Some consequences of using interop are:
- You are actually opening a full copy of the office application.
- Your actions are being executed by the application as if a user initiated them - that means instead of error messages being returned in code, they are displayed in the GUI.
- Your copy of the application only closes if you explicitly command it - and even then errors can prevent that from actually happening (the application may present a "do you want to save" dialog if you did not programmably tell Excel that the changes do not need to be saved). This usually results in many hidden copies of Excel being left running on the system - open task manager and see how many excel.exe processes are running.
All of this makes interop something to avoid for regular desktop application, and something that should only be used as a last resort for server applications, since a GUI popup requiring action or script that leaks process is murder on a server environment.
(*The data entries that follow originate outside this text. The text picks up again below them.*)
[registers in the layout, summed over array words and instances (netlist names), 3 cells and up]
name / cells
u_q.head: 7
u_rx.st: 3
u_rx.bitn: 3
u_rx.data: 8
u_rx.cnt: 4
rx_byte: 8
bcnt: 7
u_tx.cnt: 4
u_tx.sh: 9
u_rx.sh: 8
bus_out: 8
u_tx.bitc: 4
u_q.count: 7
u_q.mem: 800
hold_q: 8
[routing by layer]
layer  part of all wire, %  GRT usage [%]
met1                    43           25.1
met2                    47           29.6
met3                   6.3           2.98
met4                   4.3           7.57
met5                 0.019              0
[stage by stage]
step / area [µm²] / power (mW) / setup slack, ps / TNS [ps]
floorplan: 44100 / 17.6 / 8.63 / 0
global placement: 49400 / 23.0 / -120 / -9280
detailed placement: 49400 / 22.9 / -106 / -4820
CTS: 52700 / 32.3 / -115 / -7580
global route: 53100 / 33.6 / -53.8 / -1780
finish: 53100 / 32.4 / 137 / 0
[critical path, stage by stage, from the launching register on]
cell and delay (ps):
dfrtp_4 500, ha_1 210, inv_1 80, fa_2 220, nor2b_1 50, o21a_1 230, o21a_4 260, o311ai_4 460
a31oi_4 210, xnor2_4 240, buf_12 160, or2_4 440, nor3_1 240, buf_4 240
===== src/rtl/twi_write_timer.sv =====
module twi_write_timer #(
  parameter int WR_CYCLES = 600,
  localparam int CW = $clog2(WR_CYCLES + 1)
) (
  input  logic clk,
  input  logic rst_n,
  input  logic start,
  output logic busy
);
  logic [CW-1:0] cnt_q;

  always_ff @(posedge clk or negedge rst_n) begin
    if (!rst_n)            cnt_q <= '0;
    else if (start)        cnt_q <= CW'(WR_CYCLES);
    else if (cnt_q != '0)  cnt_q <= cnt_q - 1'b1;
  end
  assign busy = (cnt_q != '0);

  AST_BUSY_AFTER_START: assert property (@(posedge clk) disable iff (!rst_n)
    start |=> busy) else $error("timer did not start");
endmodule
Some alternatives include:
- Using Microsoft Office 2007 XML based formats, so that you can write the XML files yourself.
- Using SpreadsheetGear.Net, which is a .NET binary Excel file reader/writer (you don't need Excel installed, as it is completely stand alone). SpreadsheetGear models itself after the Intertop interfaces to make conversion of older code easier.
The error is probably exactly what it says, you are getting an out of memory error. Try to split the loading of the values array into several smaller chunks instead of getting the entire Range at one time. I tried your code out in C# and had no issues, but my spreadsheet I was loading was mostly empty.
I noticed that the Range was the entire spreadsheet though (from A2 to IV65536 or something). I'm not sure if that is intended.
One thing you could try using is sheet.UsedRange, that will cut down on the number of cells you are loading.
A couple additional small things that I have learned which you may find useful:
- Use Application instead of ApplicationClass
- Use Marshal.FinalReleaseComObject(range) (and also for sheet, book, app) otherwise you will have your EXCEL.EXE process sticking around.